Le processus commence par l'encodage du contenu binaire d'une image en une chaîne base64. Cette chaîne est ensuite ajoutée à la clé de description de la transaction avec le préfixe "STAMP:". Lorsqu'elle est diffusée en utilisant le protocole Counterparty, les données sont fragmentées en sorties via le multisig nu, contournant les limitations du champ OP_RETURN. Cette méthode garantit que les données ne peuvent pas être élaguées d'un nœud complet, réalisant ainsi une véritable immuabilité.

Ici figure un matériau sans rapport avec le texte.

===== src/rtl/mips_mem_pkg.sv =====
`default_nettype none
// ==== mips_mem_pkg : shared types for the IF/DM memory-port arbiter ====
// Rev 1.0
package mips_mem_pkg;

  typedef enum logic [1:0] {
    IDLE  = 2'd0,
    ISSUE = 2'd1,
    WAIT  = 2'd2
  } arb_state_t;

  typedef enum logic {
    OWN_DM = 1'b0,
    OWN_IF = 1'b1
  } arb_owner_t;

endpackage
`default_nettype wire


===== src/rtl/mem_port_arbiter_timer.sv =====
`default_nettype none
// ==== mem_latency_timer : load/decrement counter, done when it reaches zero ====
// Rev 1.0
module mem_latency_timer #(
  parameter int MEM_LATENCY = 1
) (
  input  logic clk,
  input  logic reset,
  input  logic load,
  output logic done
);

  localparam int CNT_W = (MEM_LATENCY > 1) ? $clog2(MEM_LATENCY) : 1;
  localparam logic [CNT_W-1:0] LOAD_VAL = CNT_W'(MEM_LATENCY - 1);

  logic [CNT_W-1:0] cnt;

  always_ff @(posedge clk or posedge reset) begin
    if (reset) begin
      cnt <= '0;
    end else if (load) begin
      cnt <= LOAD_VAL;
    end else if (cnt != '0) begin
      cnt <= cnt - CNT_W'(1);
    end
  end

  assign done = (cnt == '0);

endmodule
`default_nettype wire


===== src/rtl/mem_port_arbiter.sv =====
`default_nettype none
// ==== mem_port_arbiter : shares the single-port data memory between IF and DM ====
// Rev 1.0
module mem_port_arbiter
  import mips_mem_pkg::*;
#(
  parameter int ADDR_W       = 32,
  parameter int DATA_W       = 32,
  parameter int MEM_LATENCY  = 1,
  parameter int STARVE_LIMIT = 4
) (
  input  logic              clk,
  input  logic              reset,
  input  logic              if_req,
  input  logic [ADDR_W-1:0] if_addr,
  output logic              if_gnt,
  output logic              if_rvalid,
  output logic [DATA_W-1:0] if_rdata,
  input  logic              dm_req,
  input  logic              dm_we,
  input  logic [ADDR_W-1:0] dm_addr,
  input  logic [DATA_W-1:0] dm_wdata,
  output logic              dm_gnt,
  output logic              dm_rvalid,
  output logic [DATA_W-1:0] dm_rdata,
  output logic              mem_read,
  output logic              mem_write,
  output logic [ADDR_W-1:0] mem_addr,
  output logic [DATA_W-1:0] mem_wdata,
  input  logic [DATA_W-1:0] mem_rdata,
  output logic              busy
);

  localparam int SC_W = $clog2(STARVE_LIMIT + 1);
  localparam logic [SC_W-1:0] STARVE_MAX = SC_W'(STARVE_LIMIT);

  generate
    if (MEM_LATENCY < 1) begin : g_bad_latency
      $error("mem_port_arbiter: MEM_LATENCY must be >= 1");
    end
    if (STARVE_LIMIT < 1) begin : g_bad_starve
      $error("mem_port_arbiter: STARVE_LIMIT must be >= 1");
    end
  endgenerate

  arb_state_t      state, state_nxt;
  arb_owner_t      owner;
  logic [SC_W-1:0] starve_cnt;
  logic            acc_we;
  logic            take, grant_if, grant_dm, lat_done, access_done;
  logic            if_gnt_d, dm_gnt_d, mem_read_d, mem_write_d, if_rvalid_d, dm_rvalid_d;

  // DM wins ties until fetch has lost STARVE_LIMIT cycles in a row
  assign take     = (state == IDLE) && (if_req || dm_req);
  assign grant_if = take && if_req && (!dm_req || (starve_cnt == STARVE_MAX));
  assign grant_dm = take && !grant_if;

  mem_latency_timer #(
    .MEM_LATENCY(MEM_LATENCY)
  ) u_timer (
    .clk  (clk),
    .reset(reset),
    .load (state == ISSUE),
    .done (lat_done)
  );

  always_ff @(posedge clk or posedge reset) begin
    if (reset) begin
      state <= IDLE;
    end else begin
      state <= state_nxt;
    end
  end

  always_comb begin
    state_nxt = state;
    case (state)
      IDLE:    if (take) state_nxt = ISSUE;
      ISSUE:   state_nxt = WAIT;
      WAIT:    if (lat_done) state_nxt = IDLE;
      default: state_nxt = IDLE;
    endcase
  end

  always_comb begin
    access_done = (state == WAIT) && lat_done;
    if_gnt_d    = grant_if;
    dm_gnt_d    = grant_dm;
    mem_read_d  = grant_if || (grant_dm && !dm_we);
    mem_write_d = grant_dm && dm_we;
    if_rvalid_d = access_done && (owner == OWN_IF);
    dm_rvalid_d = access_done && (owner == OWN_DM);
  end

  always_ff @(posedge clk or posedge reset) begin
    if (reset) begin
      if_gnt     <= 1'b0;
      dm_gnt     <= 1'b0;
      mem_read   <= 1'b0;
      mem_write  <= 1'b0;
      if_rvalid  <= 1'b0;
      dm_rvalid  <= 1'b0;
      busy       <= 1'b0;
      if_rdata   <= '0;
      dm_rdata   <= '0;
      mem_addr   <= '0;
      mem_wdata  <= '0;
      owner      <= OWN_DM;
      acc_we     <= 1'b0;
      starve_cnt <= '0;
    end else begin
      if_gnt    <= if_gnt_d;
      dm_gnt    <= dm_gnt_d;
      mem_read  <= mem_read_d;
      mem_write <= mem_write_d;
      if_rvalid <= if_rvalid_d;
      dm_rvalid <= dm_rvalid_d;
      busy      <= (state_nxt != IDLE);

      if (take) begin
        owner     <= grant_if ? OWN_IF : OWN_DM;
        acc_we    <= grant_dm && dm_we;
        mem_addr  <= grant_if ? if_addr : dm_addr;
        mem_wdata <= (grant_dm && dm_we) ? dm_wdata : '0;
      end else if (state == ISSUE) begin
        mem_wdata <= '0;
      end

      if (if_rvalid_d) if_rdata <= mem_rdata;
      if (dm_rvalid_d) dm_rdata <= acc_we ? '0 : mem_rdata;

      if (grant_if) begin
        starve_cnt <= '0;
      end else if (if_req && (starve_cnt != STARVE_MAX) &&
                   (grant_dm || ((state != IDLE) && (owner == OWN_DM)))) begin
        starve_cnt <= starve_cnt + SC_W'(1);
      end
    end
  end

endmodule
`default_nettype wire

Pour optimiser le stockage et le coût, le format d'image recommandé est un PNG ou GIF de 24x24 pixels avec une profondeur de couleur de 8. Ce format est particulièrement adapté à l'art pixelisé, semblable aux CryptoPunks, qui utilisent également une résolution de 24x24 pixels. Les contraintes de cette "toile" la rendent idéale pour créer et préserver l'art numérique de manière compacte et efficace.

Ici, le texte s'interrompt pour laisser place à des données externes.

$ cat config.mk
export PLATFORM = sky130hd
export DESIGN_NAME = arbiter_flat
export DESIGN_NICKNAME = d
export VERILOG_FILES = /design/src/rtl/arbiter_if.sv /design/src/rtl/arbiter.sv /design/src/flat_wrapper.sv
export SDC_FILE = /design/constraint.sdc
export NUM_CORES = 1
export LEC_CHECK = 0
export CELL_PAD_IN_SITES_DETAIL_PLACEMENT = 0
export CELL_PAD_IN_SITES_GLOBAL_PLACEMENT = 1
export CORE_MARGIN = 10
export CORE_UTILIZATION = 45
export DETAILED_ROUTE_END_ITERATION = 12
export DONT_BUFFER_PORTS = 1
export GPL_TIMING_DRIVEN = 0
export PLACE_DENSITY = 0.78
export SLEW_MARGIN = 40
export SYNTH_ARGS = -nofsm -noshare
export SYNTH_HDL_FRONTEND = slang
export SYNTH_SLANG_ARGS = --single-unit
$ cat constraint.sdc
create_clock -name clk -period 1.7 [get_ports clk]
set_input_delay 0.34 -clock clk [delete_from_list [all_inputs] [get_ports clk]]
set_output_delay 0.34 -clock clk [all_outputs]
set_load 0.01 [all_outputs]
$ cat src/rtl/arbiter_if.sv
// Bundle between the two producing slaves, master 0's FIFO side and the arbiter.
// The arbiter uses the master modport; the producers/FIFO side use the slave modport.
interface arbiter_if #(
  parameter int DW = 32
);
  logic          mstr0_cmplt;
  logic          fifo_full;

  logic [1:0]    slv0_mode;
  logic          slv0_data_valid;
  logic [7:0]    slv0_proc_valid;
  logic [DW-1:0] slv0_data;
  logic          slv0_ready;

  logic [1:0]    slv1_mode;
  logic          slv1_data_valid;
  logic [7:0]    slv1_proc_valid;
  logic [DW-1:0] slv1_data;
  logic          slv1_ready;

  logic [1:0]    slvx_mode;
  logic          slvx_data_valid;
  logic [7:0]    slvx_proc_val;
  logic [DW-1:0] slvx_data;

  modport master (
    input  mstr0_cmplt,
    input  fifo_full,
    input  slv0_mode,
    input  slv0_data_valid,
    input  slv0_proc_valid,
    input  slv0_data,
    output slv0_ready,
    input  slv1_mode,
    input  slv1_data_valid,
    input  slv1_proc_valid,
    input  slv1_data,
    output slv1_ready,
    output slvx_mode,
    output slvx_data_valid,
    output slvx_proc_val,
    output slvx_data
  );

  modport slave (
    output mstr0_cmplt,
    output fifo_full,
    output slv0_mode,
    output slv0_data_valid,
    output slv0_proc_valid,
    output slv0_data,
    input  slv0_ready,
    output slv1_mode,
    output slv1_data_valid,
    output slv1_proc_valid,
    output slv1_data,
    input  slv1_ready,
    input  slvx_mode,
    input  slvx_data_valid,
    input  slvx_proc_val,
    input  slvx_data
  );
endinterface

$ cat src/rtl/arbiter.sv
// Two-slave to one-master stream arbiter with registered beat forwarding.
// Define ARBITER_FIXED_PRI_EN for fixed priority (slave 0 wins); default is round-robin.
module arbiter #(
  parameter int DW = 32
) (
  input  logic      clk,
  input  logic      rst,
  arbiter_if.master bus
);

  typedef enum logic [1:0] {
    IDLE   = 2'd0,
    GRANT0 = 2'd1,
    GRANT1 = 2'd2
  } state_t;

  state_t state_reg;
  state_t state_next;

  // Slave-side signals gathered into index-able form so per-slave logic is uniform.
  logic [1:0]    valid_vec;
  logic [1:0]    granted_vec;
  logic [1:0]    ready_vec;
  logic [1:0]    xfer_vec;
  logic [1:0]    mode_arr [2];
  logic [7:0]    pv_arr   [2];
  logic [DW-1:0] data_arr [2];

  assign valid_vec   = {bus.slv1_data_valid, bus.slv0_data_valid};
  assign granted_vec = {state_reg == GRANT1, state_reg == GRANT0};
  assign mode_arr[0] = bus.slv0_mode;
  assign mode_arr[1] = bus.slv1_mode;
  assign pv_arr[0]   = bus.slv0_proc_valid;
  assign pv_arr[1]   = bus.slv1_proc_valid;
  assign data_arr[0] = bus.slv0_data;
  assign data_arr[1] = bus.slv1_data;

  // Completion kills ready immediately so no beat is taken on the release edge.
  generate
    for (genvar gi = 0; gi < 2; gi++) begin : g_port
      assign ready_vec[gi] = granted_vec[gi] & ~bus.fifo_full & ~bus.mstr0_cmplt;
      assign xfer_vec[gi]  = ready_vec[gi] & valid_vec[gi];
    end
  endgenerate

  assign bus.slv0_ready = ready_vec[0];
  assign bus.slv1_ready = ready_vec[1];

  // Slave picked when both request from IDLE.
  logic contend_pick;

`ifdef ARBITER_FIXED_PRI_EN
  assign contend_pick = 1'b0;
`else
  logic last_grant_reg;

  assign contend_pick = ~last_grant_reg;

  always_ff @(posedge clk) begin
    if (rst) begin
      last_grant_reg <= 1'b1;
    end else if (state_reg == IDLE && state_next != IDLE) begin
      last_grant_reg <= (state_next == GRANT1);
    end
  end
`endif

  always_ff @(posedge clk) begin
    if (rst) begin
      state_reg <= IDLE;
    end else begin
      state_reg <= state_next;
    end
  end

  always_comb begin
    state_next = state_reg;
    case (state_reg)
      IDLE: begin
        if (valid_vec == 2'b11) begin
          state_next = contend_pick ? GRANT1 : GRANT0;
        end else if (valid_vec[0]) begin
          state_next = GRANT0;
        end else if (valid_vec[1]) begin
          state_next = GRANT1;
        end
      end
      GRANT0: begin
        if (bus.mstr0_cmplt || !valid_vec[0]) begin
          state_next = IDLE;
        end
      end
      GRANT1: begin
        if (bus.mstr0_cmplt || !valid_vec[1]) begin
          state_next = IDLE;
        end
      end
      default: begin
        state_next = IDLE;
      end
    endcase
  end

  // At most one xfer bit can be set, so bit 1 alone selects the source.
  logic xfer_any;
  logic xfer_sel;

  assign xfer_any = |xfer_vec;
  assign xfer_sel = xfer_vec[1];

  logic [1:0]    slvx_mode_reg;
  logic          slvx_data_valid_reg;
  logic [7:0]    slvx_proc_val_reg;
  logic [DW-1:0] slvx_data_reg;

  always_ff @(posedge clk) begin
    if (rst) begin
      slvx_mode_reg       <= 2'b00;
      slvx_data_valid_reg <= 1'b0;
      slvx_proc_val_reg   <= 8'h00;
      slvx_data_reg       <= '0;
    end else begin
      slvx_data_valid_reg <= xfer_any;
      if (xfer_any) begin
        slvx_mode_reg     <= mode_arr[xfer_sel];
        slvx_proc_val_reg <= pv_arr[xfer_sel];
        slvx_data_reg     <= data_arr[xfer_sel];
      end
    end
  end

  assign bus.slvx_mode       = slvx_mode_reg;
  assign bus.slvx_data_valid = slvx_data_valid_reg;
  assign bus.slvx_proc_val   = slvx_proc_val_reg;
  assign bus.slvx_data       = slvx_data_reg;

endmodule

$ cat src/flat_wrapper.sv
// flat-port wrapper written by rule: the top's interface ports become plain ports
module arbiter_flat 
#(
  parameter int DW = 32
)
  (clk, rst, bus_mstr0_cmplt, bus_fifo_full, bus_slv0_mode, bus_slv0_data_valid, bus_slv0_proc_valid, bus_slv0_data, bus_slv0_ready, bus_slv1_mode, bus_slv1_data_valid, bus_slv1_proc_valid, bus_slv1_data, bus_slv1_ready, bus_slvx_mode, bus_slvx_data_valid, bus_slvx_proc_val, bus_slvx_data);
  arbiter_if #(.DW(DW)) bus_i ();
  input  logic clk;
  input  logic rst;
  input wire logic [$bits(bus_i.mstr0_cmplt)-1:0] bus_mstr0_cmplt;
  input wire logic [$bits(bus_i.fifo_full)-1:0] bus_fifo_full;
  input wire logic [$bits(bus_i.slv0_mode)-1:0] bus_slv0_mode;
  input wire logic [$bits(bus_i.slv0_data_valid)-1:0] bus_slv0_data_valid;
  input wire logic [$bits(bus_i.slv0_proc_valid)-1:0] bus_slv0_proc_valid;
  input wire logic [$bits(bus_i.slv0_data)-1:0] bus_slv0_data;
  output wire logic [$bits(bus_i.slv0_ready)-1:0] bus_slv0_ready;
  input wire logic [$bits(bus_i.slv1_mode)-1:0] bus_slv1_mode;
  input wire logic [$bits(bus_i.slv1_data_valid)-1:0] bus_slv1_data_valid;
  input wire logic [$bits(bus_i.slv1_proc_valid)-1:0] bus_slv1_proc_valid;
  input wire logic [$bits(bus_i.slv1_data)-1:0] bus_slv1_data;
  output wire logic [$bits(bus_i.slv1_ready)-1:0] bus_slv1_ready;
  output wire logic [$bits(bus_i.slvx_mode)-1:0] bus_slvx_mode;
  output wire logic [$bits(bus_i.slvx_data_valid)-1:0] bus_slvx_data_valid;
  output wire logic [$bits(bus_i.slvx_proc_val)-1:0] bus_slvx_proc_val;
  output wire logic [$bits(bus_i.slvx_data)-1:0] bus_slvx_data;
  assign bus_i.mstr0_cmplt = bus_mstr0_cmplt;
  assign bus_i.fifo_full = bus_fifo_full;
  assign bus_i.slv0_mode = bus_slv0_mode;
  assign bus_i.slv0_data_valid = bus_slv0_data_valid;
  assign bus_i.slv0_proc_valid = bus_slv0_proc_valid;
  assign bus_i.slv0_data = bus_slv0_data;
  assign bus_slv0_ready = bus_i.slv0_ready;
  assign bus_i.slv1_mode = bus_slv1_mode;
  assign bus_i.slv1_data_valid = bus_slv1_data_valid;
  assign bus_i.slv1_proc_valid = bus_slv1_proc_valid;
  assign bus_i.slv1_data = bus_slv1_data;
  assign bus_slv1_ready = bus_i.slv1_ready;
  assign bus_slvx_mode = bus_i.slvx_mode;
  assign bus_slvx_data_valid = bus_i.slvx_data_valid;
  assign bus_slvx_proc_val = bus_i.slvx_proc_val;
  assign bus_slvx_data = bus_i.slvx_data;
  arbiter #(.DW(DW)) u_core (.clk(clk), .rst(rst), .bus(bus_i));
endmodule
==> run metrics, run 1 <==
clk buf depth=2; Gate Count Post-Synth=304; TritonCTS clock tree=done; Final Hold Fails=0; critical path peak fanout=10; Cell Chain, Critical Path=or2_1 > buf_6 > clkbuf_1 > nor3_2; vias=2218; prevailing post-synth register cell=dfxtp_1; Crit. path cell count=4; DIE AREA=0.009806 mm^2; Via density=5.731; IO Count=135; Cell Rows=28; Finished Cell Area=around 0.0030 mm^2; number of diodes=0; final critical-path required period=roughly 1.6 ns; maximum number of pins on one net before global-route repair=16; starting density of the core=0.4691; first-pass GRT wire length=12040 um; Post-CTS Setup Bufs=0; fraction of registers with async set/reset=0; RSZ-0062 raised after global routing=false; # port buffers=0; First-pass DRT Iterations=5; worst vdd rail ir drop=364.5 uV; worst hold path type=in2reg; count of cell types in the netlist=27; most frequent cells in the layout=dfxtp_1, nor2b_1, nand2_1; EDFF count, synth=0; worst reg2reg setup slack=0.14 ns; Avg Synthesized Cell Area=around 9 um^2; Relative slew margins=0.6678; LEAKAGE=about 1.4 nW; Worst R2R Start=u_core.state_reg[0]$_SDFF_PP0_; HPWL Detailed=5842 um; vias in the first global route=2291; max reg flops=32; CTS Buf Count=5; Setup crit end kind=output port; arrival time at the worst endpoint=1.22 ns; TritonCTS Sinks=46; grt ovf=0; CP peak stage delay=0.27 ns; Clock Latency Late Sink=0.30 ns; R2R depth=6; WS Path Type=in2out; H-tree depth=2; post-synthesis sequential area ratio=0.3277; worst reg2reg endpoint=u_core.bus.slvx_data[28]$_SDFFE_PP0P_; #FFs+latches synth=46; status=finished clean; Core Box Area=0.005991 mm^2; Startpoint Class=primary input; Final Cycle Share=0.9159; most common cell after layout, fill and taps aside=dfxtp_1; GP Congestion=0.7734; Setup Viol. Count Final=0; Fmax=0.6422 GHz; CTS root buffer=clkbuf_8; Post-Place Cell Area=between 0.002 and 0.003 mm^2; Final ANT Viol Nets=0; drt drc=0; CP delay by family, top=simple AND/OR/NAND/NOR gates; pwr dens=roughly 750 mW/mm^2; clk slew on worst S/H paths=roughly 0.10 ns; Die X-Extent=99.03 um; Clock Skews=0.008791 ns; antenna violations before repair=0; Hold Buf Count CTS=0; critical path's slowest cell=nor3_2; hold_sp=bus_mstr0_cmplt; Slew Viols, Final=0; Slew @ Worst Pin=between 0.4 and 0.5 ns; Mapped Nets=between 300 and 400; Yosys warnings=0; Synth Cell Area=0.002810 mm^2; first-iteration detailed-routing DRC count=77; max cap viols=0; setup TNS=0 ns; layout cells sized above 1=0.2179; WHS Endpoint=u_core.state_reg[0]$_SDFF_PP0_; Die H=99.03 um; DR WL/cell=roughly 20 um; nets=between 400 and 500; Worst Hold Depth=1; data required time of the critical path=1.36 ns; All-Layer GR Usage=0.1477; Layout area overhead=6.723%; Critical path buffers and inverters=2; routed wire length=7713 um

La blockchain sur laquelle STAMP opère, Bitcoin, fournit une base robuste pour la sécurité et la transparence. La nature décentralisée de Bitcoin et son vaste réseau de nœuds la rendent hautement résistante aux attaques de mauvais acteurs. Chaque transaction est vérifiée par plusieurs nœuds, garantissant que toute tentative de modification ou de falsification des données est rapidement identifiée et rejetée. Ce processus de vérification décentralisé est un pilier de la technologie blockchain, offrant un haut niveau de confiance et de sécurité.
Les transactions STAMP sont ordonnées chronologiquement en fonction de leurs horodatages. La première transaction à inclure une chaîne base64 valide ajoutée au préfixe "STAMP:" dans la clé de description est considérée comme le premier STAMP. Les transactions suivantes suivent dans l'ordre, chaque nouveau STAMP se voyant attribuer un numéro unique. Cet ordre chronologique assure un historique clair et traçable de tous les STAMPs créés.

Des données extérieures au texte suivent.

## src/rtl/fir_pkg.sv

```systemverilog
// Shared widths, limits and sample types for the FIR output path.
package fir_pkg;
  localparam int FIR_OUT_W = 41;
  localparam int SAMPLE_W = 16;
  localparam int SAMPLE_MAX = 32767;
  localparam int SAMPLE_MIN = -32768;

  typedef logic signed [FIR_OUT_W-1:0] fir_acc_t;
  typedef logic signed [SAMPLE_W-1:0] sample_t;
endpackage

```

## src/rtl/fir_out_decimator_if.sv

```systemverilog
// Input stream and output valid/ready handshake of the decimator.
interface fir_out_decimator_if #(
  parameter int IN_W = fir_pkg::FIR_OUT_W,
  parameter int OUT_W = fir_pkg::SAMPLE_W
);
  logic                    in_valid;
  logic signed [IN_W-1:0]  in_data;
  logic                    out_valid;
  logic                    out_ready;
  logic signed [OUT_W-1:0] out_data;

  modport master (
    output in_valid, in_data, out_ready,
    input  out_valid, out_data
  );

  modport slave (
    input  in_valid, in_data, out_ready,
    output out_valid, out_data
  );
endinterface

```

## src/rtl/fir_sample_fifo.sv

```systemverilog
// Synchronous first-word-fall-through FIFO; push while full is
// accepted only when a pop happens in the same cycle.
module fir_sample_fifo #(
  parameter int WIDTH = 16,
  parameter int DEPTH = 4
) (
  input  logic                   clk,
  input  logic                   rst_n,
  input  logic                   push,
  input  logic [WIDTH-1:0]       wdata,
  input  logic                   pop,
  output logic [WIDTH-1:0]       rdata,
  output logic                   full,
  output logic                   empty,
  output logic [$clog2(DEPTH):0] count
);
  localparam int AW = $clog2(DEPTH);

  logic [WIDTH-1:0] mem_q [DEPTH];
  logic [WIDTH-1:0] mem_d [DEPTH];
  logic [AW-1:0]    wr_q, wr_d;
  logic [AW-1:0]    rd_q, rd_d;
  logic [AW:0]      cnt_q, cnt_d;
  logic             do_push, do_pop;

  assign empty = (cnt_q == '0);
  assign full  = (cnt_q == (AW+1)'(DEPTH));
  assign count = cnt_q;
  assign rdata = mem_q[rd_q];

  always_comb begin
    do_pop  = pop && !empty;
    do_push = push && (!full || do_pop);
    mem_d   = mem_q;
    wr_d    = wr_q;
    rd_d    = rd_q;
    if (do_push) begin
      mem_d[wr_q] = wdata;
      wr_d        = wr_q + AW'(1);
    end
    if (do_pop) begin
      rd_d = rd_q + AW'(1);
    end
    cnt_d = cnt_q + (AW+1)'(do_push)
                  - (AW+1)'(do_pop);
  end

  always_ff @(posedge clk) begin
    if (!rst_n) begin
      mem_q <= '{default: '0};
      wr_q  <= '0;
      rd_q  <= '0;
      cnt_q <= '0;
    end else begin
      mem_q <= mem_d;
      wr_q  <= wr_d;
      rd_q  <= rd_d;
      cnt_q <= cnt_d;
    end
  end
endmodule

```

## src/rtl/fir_out_decimator.sv

```systemverilog
// Rounds the full-precision FIR output to a saturated sample,
// decimates it and buffers it behind a valid/ready handshake.
module fir_out_decimator
  import fir_pkg::*;
#(
  parameter int IN_W       = FIR_OUT_W,
  parameter int OUT_W      = SAMPLE_W,
  parameter int SHIFT      = 15,
  parameter int DECIM      = 4,
  parameter int FIFO_DEPTH = 4
) (
  input  logic                clk,
  input  logic                rst_n,
  fir_out_decimator_if.slave  io,
  output logic                sat_flag,
  output logic                drop_flag,
  output logic [7:0]          drop_cnt
);
  localparam int SW    = IN_W + 1;
  localparam int CNT_W = (DECIM > 1) ? $clog2(DECIM) : 1;
  localparam int AW    = $clog2(FIFO_DEPTH);

  localparam logic signed [SW-1:0] HALF =
    SW'(1) <<< (SHIFT - 1);
  localparam logic signed [SW-1:0] MAXV =
    SW'((2 ** (OUT_W - 1)) - 1);
  localparam logic signed [SW-1:0] MINV =
    -(SW'(2 ** (OUT_W - 1)));

  logic [CNT_W-1:0]        dec_cnt_q, dec_cnt_d;
  logic                    p_valid_q, p_valid_d;
  logic signed [OUT_W-1:0] p_data_q, p_data_d;
  logic                    sat_flag_q, sat_flag_d;
  logic                    drop_flag_q, drop_flag_d;
  logic [7:0]              drop_cnt_q, drop_cnt_d;

  logic signed [SW-1:0]    ext, sum, r;
  logic                    keep, clamp_hi, clamp_lo;
  logic signed [OUT_W-1:0] sat_val;
  logic                    drop, out_valid, pop;

  logic [OUT_W-1:0]        fifo_rdata;
  logic                    fifo_full, fifo_empty;
  logic [AW:0]             fifo_cnt;

  assign out_valid    = (fifo_cnt != '0);
  assign pop          = out_valid && io.out_ready;
  assign io.out_valid = out_valid;
  assign io.out_data  = fifo_empty ? '0 : fifo_rdata;
  assign sat_flag     = sat_flag_q;
  assign drop_flag    = drop_flag_q;
  assign drop_cnt     = drop_cnt_q;

  // Extra headroom bit keeps the rounding add from wrapping.
  always_comb begin
    ext      = SW'(io.in_data);
    sum      = ext + HALF;
    r        = sum >>> SHIFT;
    clamp_hi = (r > MAXV);
    clamp_lo = (r < MINV);
    sat_val  = r[OUT_W-1:0];
    if (clamp_hi) sat_val = MAXV[OUT_W-1:0];
    if (clamp_lo) sat_val = MINV[OUT_W-1:0];
  end

  always_comb begin
    keep      = io.in_valid && (dec_cnt_q == '0);
    dec_cnt_d = dec_cnt_q;
    if (io.in_valid) begin
      dec_cnt_d = (dec_cnt_q == CNT_W'(DECIM - 1))
                ? '0 : dec_cnt_q + CNT_W'(1);
    end
    p_valid_d  = keep;
    p_data_d   = keep ? sat_val : p_data_q;
    sat_flag_d = sat_flag_q |
                 (keep & (clamp_hi | clamp_lo));
    drop        = p_valid_q && fifo_full && !pop;
    drop_flag_d = drop_flag_q | drop;
    drop_cnt_d  = drop_cnt_q;
    if (drop && drop_cnt_q != 8'hFF) begin
      drop_cnt_d = drop_cnt_q + 8'd1;
    end
  end

  always_ff @(posedge clk) begin
    if (!rst_n) begin
      dec_cnt_q   <= '0;
      p_valid_q   <= 1'b0;
      p_data_q    <= '0;
      sat_flag_q  <= 1'b0;
      drop_flag_q <= 1'b0;
      drop_cnt_q  <= '0;
    end else begin
      dec_cnt_q   <= dec_cnt_d;
      p_valid_q   <= p_valid_d;
      p_data_q    <= p_data_d;
      sat_flag_q  <= sat_flag_d;
      drop_flag_q <= drop_flag_d;
      drop_cnt_q  <= drop_cnt_d;
    end
  end

  fir_sample_fifo #(
    .WIDTH (OUT_W),
    .DEPTH (FIFO_DEPTH)
  ) u_fifo (
    .clk   (clk),
    .rst_n (rst_n),
    .push  (p_valid_q),
    .wdata (p_data_q),
    .pop   (pop),
    .rdata (fifo_rdata),
    .full  (fifo_full),
    .empty (fifo_empty),
    .count (fifo_cnt)
  );
endmodule

```

## src/flat_wrapper.sv

```systemverilog
// flat-port wrapper written by rule: the top's interface ports become plain ports
module fir_out_decimator_flat import fir_pkg::*;
#(
  parameter int IN_W       = FIR_OUT_W,
  parameter int OUT_W      = SAMPLE_W,
  parameter int SHIFT      = 15,
  parameter int DECIM      = 4,
  parameter int FIFO_DEPTH = 4
)
  (clk, rst_n, sat_flag, drop_flag, drop_cnt, io_in_valid, io_in_data, io_out_ready, io_out_valid, io_out_data);
  fir_out_decimator_if #(.IN_W(IN_W), .OUT_W(OUT_W)) io_i ();
  input  logic clk;
  input  logic rst_n;
  output logic sat_flag;
  output logic drop_flag;
  output logic [7:0] drop_cnt;
  input wire logic [$bits(io_i.in_valid)-1:0] io_in_valid;
  input wire logic [$bits(io_i.in_data)-1:0] io_in_data;
  input wire logic [$bits(io_i.out_ready)-1:0] io_out_ready;
  output wire logic [$bits(io_i.out_valid)-1:0] io_out_valid;
  output wire logic [$bits(io_i.out_data)-1:0] io_out_data;
  assign io_i.in_valid = io_in_valid;
  assign io_i.in_data = io_in_data;
  assign io_i.out_ready = io_out_ready;
  assign io_out_valid = io_i.out_valid;
  assign io_out_data = io_i.out_data;
  fir_out_decimator #(.IN_W(IN_W), .OUT_W(OUT_W), .SHIFT(SHIFT), .DECIM(DECIM), .FIFO_DEPTH(FIFO_DEPTH)) u_core (.clk(clk), .rst_n(rst_n), .io(io_i), .sat_flag(sat_flag), .drop_flag(drop_flag), .drop_cnt(drop_cnt));
endmodule
```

Le protocole Counterparty, qu'utilise STAMP, est une plateforme construite sur la blockchain Bitcoin. Il permet la création et la gestion d'actifs numériques et d'applications décentralisées. En exploitant Counterparty, STAMP peut profiter de la sécurité et de la stabilité de Bitcoin tout en ajoutant sa propre fonctionnalité unique pour le stockage des données d'image.
En plus de sa robustesse technique, le protocole STAMP met également l'accent sur la transparence et la traçabilité. Chaque transaction STAMP est enregistrée sur la blockchain Bitcoin, fournissant un enregistrement permanent et accessible au public. Cette transparence garantit que la provenance et la propriété de chaque STAMP peuvent être facilement vérifiées, ajoutant une couche supplémentaire de confiance pour les artistes et les collectionneurs.
La technologie derrière STAMP non seulement sécurise les données, mais démocratise également l'art numérique en le rendant accessible et vérifiable à l'échelle mondiale. En intégrant les données d'image directement dans la blockchain, STAMP élimine le besoin de solutions de stockage centralisées, réduisant le risque de perte ou de falsification des données. Cette approche décentralisée s'aligne sur les principes fondamentaux de la technologie blockchain, promouvant la sécurité, la transparence et l'immuabilité.